The reality is, we must figure out ways to shorten pharmaceutical R&D cycle times so that life-saving drugs can reach patients in need more quickly. Technology that supports automated decision-making for efficiently managing unpredictable, complex, and rapidly moving scenarios is part of the answer. An example that we can all relate to is the evolution of transportation and navigation.
In the days of the horse and buggy, travel was slow so people did not travel very far from home. They were typically familiar with the routes and when they did venture to unfamiliar areas, there were not all that many roads to choose from — remaining on course was easy.
As automotive travel increased, more sophisticated navigational decision-making tools were needed. Road maps, despite the near-impossibility of refolding them, were helpful decision-making tools. However, they could not provide directions based on changing factors.
Mapquest, and other mapping tools of the era, were revolutionary. After entering start and end points, possible routes were calculated and the driver printed out turn-by-turn directions. The primary drawback was that these directions could not respond to mid-journey changes - when confronted with changing conditions, or navigational error, their usefulness quickly dissipated.
Finally, we arrive at modern GPS navigation technology that calculates predictive routes based on recent historic and real-time information.

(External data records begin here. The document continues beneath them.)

==> src/hdl/adsc_fifo.sv <==
// Small FIFO carrying completed control words to the output logic.
// Assumes one clock, active-low asynchronous reset.
`timescale 1ns/1ps
module adsc_fifo #(
    parameter int WIDTH = 16,
    parameter int DEPTH = 4
) (
    // Clock and reset
    input wire logic clk_i,
    input wire logic rst_n_i,
    input wire logic clr_i,
    // Write side
    input wire logic in_valid_i,
    output logic in_ready_o,
    input wire logic [WIDTH-1:0] in_data_i,
    // Read side
    output logic out_valid_o,
    input wire logic out_ready_i,
    output logic [WIDTH-1:0] out_data_o
);
    localparam int AW = $clog2(DEPTH);
    logic [WIDTH-1:0] mem_q [DEPTH];
    logic [AW-1:0] wr_q;
    logic [AW-1:0] rd_q;
    logic [AW:0] cnt_q;
    wire push = in_valid_i && in_ready_o;
    wire pop = out_valid_o && out_ready_i;
    assign in_ready_o = (cnt_q != (AW+1)'(DEPTH));
    assign out_valid_o = (cnt_q != '0);
    assign out_data_o = mem_q[rd_q];
    // Storage, no reset needed
    always_ff @(posedge clk_i) begin
        if (push) begin
            mem_q[wr_q] <= in_data_i;
        end
    end
    // Pointers and fill level
    always_ff @(posedge clk_i or negedge rst_n_i) begin
        if (!rst_n_i) begin
            wr_q <= '0;
            rd_q <= '0;
            cnt_q <= '0;
        end else if (clr_i) begin
            wr_q <= '0;
            rd_q <= '0;
            cnt_q <= '0;
        end else begin
            if (push) begin
                wr_q <= (wr_q == AW'(DEPTH-1)) ? '0 : wr_q + 1'b1;
            end
            if (pop) begin
                rd_q <= (rd_q == AW'(DEPTH-1)) ? '0 : rd_q + 1'b1;
            end
            cnt_q <= cnt_q + (AW+1)'(push) - (AW+1)'(pop);
        end
    end
endmodule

These technologies are robust decision-making support tools when course changes are made, as users are notified immediately of navigational errors and provided with suggested course corrections.

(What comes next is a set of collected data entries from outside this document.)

**src/verilog/dcsic_map.svh**
```systemverilog
// register offsets, field positions, reset values and timing counts
`ifndef DCSIC_MAP_SVH
`define DCSIC_MAP_SVH
`define DCSIC_A_STATUS   5'h00
`define DCSIC_A_FIRCTL   5'h01
`define DCSIC_A_FILT     5'h02
`define DCSIC_A_SYNC     5'h03
`define DCSIC_A_CLK      5'h05
`define DCSIC_A_RESTART  5'h08
`define DCSIC_A_MULT     5'h09
`define DCSIC_A_SKEW     5'h0a
`define DCSIC_A_OSC      5'h0b
`define DCSIC_A_SDO      5'h0e
`define DCSIC_B_CONVLOCK 7
`define DCSIC_B_SKEWLOCK 6
`define DCSIC_B_FIRENA   4
`define DCSIC_B_FIR2X4X  5
`define DCSIC_B_HP1      2
`define DCSIC_B_HP0      0
`define DCSIC_B_SOFT_SYNC 1
`define DCSIC_B_SOFT_SEL  0
`define DCSIC_B_DIVDIS   5
`define DCSIC_B_BYPASS   1
`define DCSIC_B_RESTART  3
`define DCSIC_B_HALVE    6
`define DCSIC_R_FIRCTL   8'h10
`define DCSIC_R_FILT     8'hc0
`define DCSIC_R_SYNC     8'h70
`define DCSIC_R_ZERO     8'h00
`define DCSIC_SDO_LOCK   3'h1
`define DCSIC_CLK_NS     4
`define DCSIC_RST_NS     25
`define DCSIC_RST_CYC    ((`DCSIC_RST_NS + `DCSIC_CLK_NS - 1) / `DCSIC_CLK_NS)
`define DCSIC_ALIGN_CYC  50
`define DCSIC_REF_MAX    160
`define DCSIC_HALVE_MHZ  500
`endif

```
**src/verilog/dcsic_pkg.sv**
```systemverilog
// shared types of the converter clock and sync control
package dcsic_pkg;
    typedef enum logic [1:0] {DCSIC_X1, DCSIC_X2, DCSIC_X4} dcsic_mode_t;
    typedef enum logic [2:0] {H_RESET, H_CFG, H_RELEASE, H_POLL, H_PWAIT, H_DIVSYNC, H_WAIT, H_TX} dcsic_hst_t;
endpackage

```
**src/verilog/dcsic_link_if.sv**
```systemverilog
// link between sample source and converter control
`timescale 1ns/1ns
`default_nettype none
interface dcsic_link_if;
    logic        chip_reset_low;
    logic        transmit_sync_input;
    logic        data_clock_pair;
    logic [15:0] sample_bus;
    logic        cfg_we;
    logic        cfg_re;
    logic [4:0]  cfg_addr;
    logic [7:0]  cfg_wdata;
    logic [7:0]  cfg_rdata;
    logic        cfg_rvalid;
    logic        serial_out;
    modport dev (input chip_reset_low, transmit_sync_input, data_clock_pair, sample_bus,
                 cfg_we, cfg_re, cfg_addr, cfg_wdata, output cfg_rdata, cfg_rvalid, serial_out);
    modport host (output chip_reset_low, transmit_sync_input, data_clock_pair, sample_bus,
                  cfg_we, cfg_re, cfg_addr, cfg_wdata, input cfg_rdata, cfg_rvalid, serial_out);
endinterface // dcsic_link_if
`default_nettype wire

```
**src/verilog/dcsic_dev_end.sv**
```systemverilog
// converter end: registers, skew loop, sync, fifo, interpolation, clock ratio
`timescale 1ns/1ns
`default_nettype none
`include "dcsic_map.svh"
module dcsic_dev_end #(
    parameter int         DEPTH        = 8,
    parameter int         LOCK_EDGES   = 16,
    parameter int         PLL_LOCK_CYC = 64,
    parameter logic [2:0] DEV_ID       = 3'h5,   // arbitrary
    parameter logic [1:0] DEV_VER      = 2'h1    // arbitrary
) (
    input  wire logic        clk_i,
    input  wire logic        rst_n_i,
    dcsic_link_if.dev        lnk,
    output logic [15:0]      dac_code_o,
    output logic             skew_lock_o,
    output logic             conv_lock_o,
    output logic             conv_mult_o,
    output logic signed [3:0] ratio_log2_o,
    output logic [1:0]       div_phase_o
);
    localparam int AW = $clog2(DEPTH);

    logic [7:0] fir_ctl, filt_mode, sync_ctl, clk_ctl, skew_restart;
    logic [7:0] mult_div, skew_loop_config, osc_ctl, serial_out_function_select;
    logic sync_m, sync_s, sync_d, dclk_m, dclk_s, dclk_d;
    logic [15:0] bus_m, bus_s;
    logic [7:0] lock_cnt;
    logic [10:0] idle_cnt;
    logic skew_lock, pll_lock;
    logic [11:0] pll_cnt;
    logic [15:0] mem [DEPTH];
    logic [AW-1:0] wr_ptr, rd_ptr;
    logic [1:0] div_cnt;
    logic [15:0] prev, cur, mid_last;

    function automatic logic [15:0] interp(input logic [15:0] a, input logic [15:0] b,
                                           input logic odd, input logic hp);
        logic [16:0] s;
        logic [15:0] v;
        s = {a[15], a} + {b[15], b};
        v = odd ? s[16:1] : b;
        // high-pass flips every other output sample to take the upper image
        interp = (hp && odd) ? 16'(-v) : v;
    endfunction

    function automatic logic [2:0] log_code(input logic [4:0] code, input logic [2:0] top);
        log_code = (code > {2'h0, top}) ? top : code[2:0];
    endfunction

    wire rst     = !rst_n_i || !lnk.chip_reset_low;
    wire wr_fir  = lnk.cfg_we && lnk.cfg_addr == `DCSIC_A_FIRCTL;
    wire wr_filt = lnk.cfg_we && lnk.cfg_addr == `DCSIC_A_FILT;
    wire wr_sync = lnk.cfg_we && lnk.cfg_addr == `DCSIC_A_SYNC;
    wire wr_clk  = lnk.cfg_we && lnk.cfg_addr == `DCSIC_A_CLK;
    wire wr_rst  = lnk.cfg_we && lnk.cfg_addr == `DCSIC_A_RESTART;
    wire wr_mult = lnk.cfg_we && lnk.cfg_addr == `DCSIC_A_MULT;
    wire wr_skew = lnk.cfg_we && lnk.cfg_addr == `DCSIC_A_SKEW;
    wire wr_osc  = lnk.cfg_we && lnk.cfg_addr == `DCSIC_A_OSC;
    wire wr_sdo  = lnk.cfg_we && lnk.cfg_addr == `DCSIC_A_SDO;

    wire [7:0] status_word_first = {pll_lock, skew_lock, 1'b0, DEV_ID, DEV_VER};
    wire [7:0] rd_mux =
        lnk.cfg_addr == `DCSIC_A_STATUS  ? status_word_first :
        lnk.cfg_addr == `DCSIC_A_FIRCTL  ? fir_ctl :
        lnk.cfg_addr == `DCSIC_A_FILT    ? filt_mode :
        lnk.cfg_addr == `DCSIC_A_SYNC    ? sync_ctl :
        lnk.cfg_addr == `DCSIC_A_CLK     ? clk_ctl :
        lnk.cfg_addr == `DCSIC_A_RESTART ? skew_restart :
        lnk.cfg_addr == `DCSIC_A_MULT    ? mult_div :
        lnk.cfg_addr == `DCSIC_A_SKEW    ? skew_loop_config :
        lnk.cfg_addr == `DCSIC_A_OSC     ? osc_ctl :
        lnk.cfg_addr == `DCSIC_A_SDO     ? serial_out_function_select : 8'h00;

    wire restart      = skew_restart[`DCSIC_B_RESTART];
    wire div_dis      = clk_ctl[`DCSIC_B_DIVDIS];
    wire mult_mode    = !clk_ctl[`DCSIC_B_BYPASS];
    wire halve        = osc_ctl[`DCSIC_B_HALVE];
    wire sync_rise    = sync_s && !sync_d;
    wire sync_toggle  = sync_s ^ sync_d;
    wire dclk_edge    = dclk_s ^ dclk_d;
    wire [7:0] lock_target = 8'(LOCK_EDGES) + {4'h0, skew_loop_config[7:4]};
    wire [10:0] idle_limit = 11'h008 << skew_loop_config[2:0];
    // software bit only when selected; multi-device setups keep select at zero
    wire gate = sync_ctl[`DCSIC_B_SOFT_SEL] ? sync_ctl[`DCSIC_B_SOFT_SYNC] : sync_s;
    wire fir_on = fir_ctl[`DCSIC_B_FIRENA];
    dcsic_pkg::dcsic_mode_t mode;
    assign mode = !fir_on ? dcsic_pkg::DCSIC_X1 :
                  filt_mode[`DCSIC_B_FIR2X4X] ? dcsic_pkg::DCSIC_X4 : dcsic_pkg::DCSIC_X2;
    wire slot = (mode == dcsic_pkg::DCSIC_X1) ||
                (mode == dcsic_pkg::DCSIC_X2 && !div_cnt[0]) || (div_cnt == 2'h0);
    wire fifo_empty = rd_ptr == wr_ptr;
    wire take = gate && slot && !fifo_empty;
    wire [15:0] mid = interp(prev, cur, div_cnt[1], filt_mode[`DCSIC_B_HP0]);
    wire [15:0] next_code =
        mode == dcsic_pkg::DCSIC_X1 ? cur :
        mode == dcsic_pkg::DCSIC_X2 ? interp(prev, cur, div_cnt[0], filt_mode[`DCSIC_B_HP1]) :
        interp(mid_last, mid, div_cnt[0], filt_mode[`DCSIC_B_HP1]);
    wire [2:0] n_log = log_code({2'h0, mult_div[2:0]}, 3'h3);
    wire [2:0] m_log = log_code(mult_div[7:3], 3'h5);
    wire signed [3:0] next_ratio = 4'($signed({1'b0, m_log}) - $signed({1'b0, n_log}) -
                                      $signed({3'h0, halve}));
    wire pll_touch = wr_mult || wr_osc || wr_clk;

    always_ff @(posedge clk_i) begin
        if (rst) begin
            fir_ctl <= `DCSIC_R_FIRCTL;
            filt_mode <= `DCSIC_R_FILT;
            sync_ctl <= `DCSIC_R_SYNC;
            clk_ctl <= `DCSIC_R_ZERO;
            skew_restart <= `DCSIC_R_ZERO;
            mult_div <= `DCSIC_R_ZERO;
            skew_loop_config <= `DCSIC_R_ZERO;
            osc_ctl <= `DCSIC_R_ZERO;
            serial_out_function_select <= `DCSIC_R_ZERO;
        end else begin
            if (wr_fir) fir_ctl <= lnk.cfg_wdata;
            if (wr_filt) filt_mode <= lnk.cfg_wdata;
            if (wr_sync) sync_ctl <= lnk.cfg_wdata;
            if (wr_clk) clk_ctl <= lnk.cfg_wdata;
            if (wr_rst) skew_restart <= lnk.cfg_wdata;
            if (wr_mult) mult_div <= lnk.cfg_wdata;
            if (wr_skew) skew_loop_config <= lnk.cfg_wdata;
            if (wr_osc) osc_ctl <= lnk.cfg_wdata;
            if (wr_sdo) serial_out_function_select <= lnk.cfg_wdata;
        end
    end

    always_ff @(posedge clk_i) begin
        if (rst) begin
            lnk.cfg_rdata <= 8'h00;
            lnk.cfg_rvalid <= 1'b0;
            lnk.serial_out <= 1'b0;
        end else begin
            lnk.cfg_rdata <= lnk.cfg_re ? rd_mux : 8'h00;
            lnk.cfg_rvalid <= lnk.cfg_re;
            lnk.serial_out <= serial_out_function_select[7:5] == `DCSIC_SDO_LOCK && skew_lock;
        end
    end

    // two stages on the sync, data clock and sample bus inputs; data bus shares the clock path delay
    always_ff @(posedge clk_i) begin
        if (rst) begin
            sync_m <= 1'b0;
            sync_s <= 1'b0;
            sync_d <= 1'b0;
            dclk_m <= 1'b0;
            dclk_s <= 1'b0;
            dclk_d <= 1'b0;
            bus_m <= 16'h0000;
            bus_s <= 16'h0000;
        end else begin
            sync_m <= lnk.transmit_sync_input;
            sync_s <= sync_m;
            sync_d <= sync_s;
            dclk_m <= lnk.data_clock_pair;
            dclk_s <= dclk_m;
            dclk_d <= dclk_s;
            bus_m <= lnk.sample_bus;
            bus_s <= bus_m;
        end
    end

    // skew loop: counts data clock edges to lock, drops on a stalled clock
    always_ff @(posedge clk_i) begin
        if (rst || restart) begin
            lock_cnt <= 8'h00;
            idle_cnt <= 11'h000;
            skew_lock <= 1'b0;
        end else if (dclk_edge) begin
            idle_cnt <= 11'h000;
            if (!skew_lock && lock_cnt == lock_target) skew_lock <= 1'b1;
            else if (!skew_lock) lock_cnt <= lock_cnt + 8'h01;
        end else if (idle_cnt == idle_limit) begin
            lock_cnt <= 8'h00;
            skew_lock <= 1'b0;
        end else begin
            idle_cnt <= idle_cnt + 11'h001;
        end
    end

    always_ff @(posedge clk_i) begin
        if (dclk_edge && skew_lock) mem[wr_ptr] <= bus_s;
    end

    always_ff @(posedge clk_i) begin
        if (rst) begin
            wr_ptr <= '0;
            rd_ptr <= '0;
            div_cnt <= 2'h0;
        end else begin
            if (dclk_edge && skew_lock) wr_ptr <= wr_ptr + 1'b1;
            if (sync_rise && div_dis) rd_ptr <= wr_ptr - AW'(fir_ctl[2:0]);
            else if (take) rd_ptr <= rd_ptr + 1'b1;
            if (sync_toggle && !div_dis) div_cnt <= 2'h0;
            else div_cnt <= div_cnt + 2'h1;
        end
    end

    // prev and cur step only on divider slots that find a word in the fifo, so latency follows the fifo fill
    always_ff @(posedge clk_i) begin
        if (rst) begin
            prev <= 16'h0000;
            cur <= 16'h0000;
            mid_last <= 16'h0000;
            dac_code_o <= 16'h0000;
        end else begin
            if (take) prev <= cur;
            if (take) cur <= mem[rd_ptr];
            if (div_cnt[0]) mid_last <= mid;
            dac_code_o <= gate ? next_code : 16'h0000;
        end
    end

    // multiplier model: lock after settings stay untouched long enough
    always_ff @(posedge clk_i) begin
        if (rst || pll_touch || !mult_mode) begin
            pll_cnt <= 12'h000;
            pll_lock <= 1'b0;
        end else if (pll_cnt == 12'(PLL_LOCK_CYC)) begin
            pll_lock <= 1'b1;
        end else begin
            pll_cnt <= pll_cnt + 12'h001;
        end
    end

    always_ff @(posedge clk_i) begin
        if (rst) begin
            skew_lock_o <= 1'b0;
            conv_lock_o <= 1'b0;
            conv_mult_o <= 1'b0;
            ratio_log2_o <= 4'sh0;
            div_phase_o <= 2'h0;
        end else begin
            skew_lock_o <= skew_lock;
            conv_lock_o <= mult_mode ? pll_lock : 1'b1;
            conv_mult_o <= mult_mode;
            ratio_log2_o <= mult_mode ? next_ratio : 4'sh0;
            div_phase_o <= div_cnt;
        end
    end
endmodule // dcsic_dev_end
`default_nettype wire

```
**src/flat_wrapper.sv**
```systemverilog
// flat-port wrapper written by rule: the top's interface ports become plain ports
module dcsic_dev_end_flat 
#(
    parameter int         DEPTH        = 8,
    parameter int         LOCK_EDGES   = 16,
    parameter int         PLL_LOCK_CYC = 64,
    parameter logic [2:0] DEV_ID       = 3'h5,               
    parameter logic [1:0] DEV_VER      = 2'h1                
)
  (clk_i, rst_n_i, dac_code_o, skew_lock_o, conv_lock_o, conv_mult_o, ratio_log2_o, div_phase_o, lnk_chip_reset_low, lnk_transmit_sync_input, lnk_data_clock_pair, lnk_sample_bus, lnk_cfg_we, lnk_cfg_re, lnk_cfg_addr, lnk_cfg_wdata, lnk_cfg_rdata, lnk_cfg_rvalid, lnk_serial_out);
  dcsic_link_if lnk_i ();
  input  wire logic clk_i;
  input  wire logic rst_n_i;
  output logic [15:0] dac_code_o;
  output logic skew_lock_o;
  output logic conv_lock_o;
  output logic conv_mult_o;
  output logic signed [3:0] ratio_log2_o;
  output logic [1:0] div_phase_o;
  input wire logic [$bits(lnk_i.chip_reset_low)-1:0] lnk_chip_reset_low;
  input wire logic [$bits(lnk_i.transmit_sync_input)-1:0] lnk_transmit_sync_input;
  input wire logic [$bits(lnk_i.data_clock_pair)-1:0] lnk_data_clock_pair;
  input wire logic [$bits(lnk_i.sample_bus)-1:0] lnk_sample_bus;
  input wire logic [$bits(lnk_i.cfg_we)-1:0] lnk_cfg_we;
  input wire logic [$bits(lnk_i.cfg_re)-1:0] lnk_cfg_re;
  input wire logic [$bits(lnk_i.cfg_addr)-1:0] lnk_cfg_addr;
  input wire logic [$bits(lnk_i.cfg_wdata)-1:0] lnk_cfg_wdata;
  output wire logic [$bits(lnk_i.cfg_rdata)-1:0] lnk_cfg_rdata;
  output wire logic [$bits(lnk_i.cfg_rvalid)-1:0] lnk_cfg_rvalid;
  output wire logic [$bits(lnk_i.serial_out)-1:0] lnk_serial_out;
  assign lnk_i.chip_reset_low = lnk_chip_reset_low;
  assign lnk_i.transmit_sync_input = lnk_transmit_sync_input;
  assign lnk_i.data_clock_pair = lnk_data_clock_pair;
  assign lnk_i.sample_bus = lnk_sample_bus;
  assign lnk_i.cfg_we = lnk_cfg_we;
  assign lnk_i.cfg_re = lnk_cfg_re;
  assign lnk_i.cfg_addr = lnk_cfg_addr;
  assign lnk_i.cfg_wdata = lnk_cfg_wdata;
  assign lnk_cfg_rdata = lnk_i.cfg_rdata;
  assign lnk_cfg_rvalid = lnk_i.cfg_rvalid;
  assign lnk_serial_out = lnk_i.serial_out;
  dcsic_dev_end #(.DEPTH(DEPTH), .LOCK_EDGES(LOCK_EDGES), .PLL_LOCK_CYC(PLL_LOCK_CYC), .DEV_ID(DEV_ID), .DEV_VER(DEV_VER)) u_core (.clk_i(clk_i), .rst_n_i(rst_n_i), .lnk(lnk_i), .dac_code_o(dac_code_o), .skew_lock_o(skew_lock_o), .conv_lock_o(conv_lock_o), .conv_mult_o(conv_mult_o), .ratio_log2_o(ratio_log2_o), .div_phase_o(div_phase_o));
endmodule
```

HOW TRAVEL NAV APPLIES TO PHARMA R&D
Drug development processes share common steps and stages, and the end goal for every drug is regulatory approval and market success. Like the navigation analogy outlined above, there is a clear start and end point, and many decisions need to be made along the development journey with inevitable course changes.
So how can drug development processes, with changing mid-process steps, be automated? First, we need to understand the differences between flow-centric processes and decision-centric processes.
Flow-centric process designs assume that the order of actions is not variable. A workflow engine determines what happens next based on unchanging rules. Returning to our navigation analogy, a journey that never changes midway in response to traffic, road closures or construction represents a flow-centric process. Flow-centric processes are easy to construct, however, they break down within workflows that do not progress in a serial or completely predictable fashion.
In contrast, decision-centric workflows are driven by the user and constrained by business rules that determine which activities are selectable and/or required. Based on conditions (e.g., the data captured, decisions made, the status of the workflow), the process workflow may present different options. Conditions may change in such a way that some of the planned activities are no longer appropriate, and other activities might become appropriate that were not available before.
Trying to manage a changing process using a flow-centric/procedural workflow involves building complex internal routing, leading to a spider web of possible paths in a workflow diagram. Maintaining this complexity is simply not practical within most organizations.
This is a significant reason why many pharma companies use Excel worksheets and other ad hoc tracking and process design tools. Drug development, and many other processes within life sciences, are most definitely decision-centric. But because most process design software tools cannot handle decision-centric processes without extensive IT development costs and highly trained users, life sciences organizations often piece together process design and tracking tools. However, this ad hoc approach does not facilitate process automation or cross-team collaboration, greatly escalates the risk of errors, adds time and costs.
I have had success using Work-Relay to build/manage complex processes for clients on an enterprise Salesforce platform. Also, we are likely to see more technology tools in the future that tackle decision-centric processes.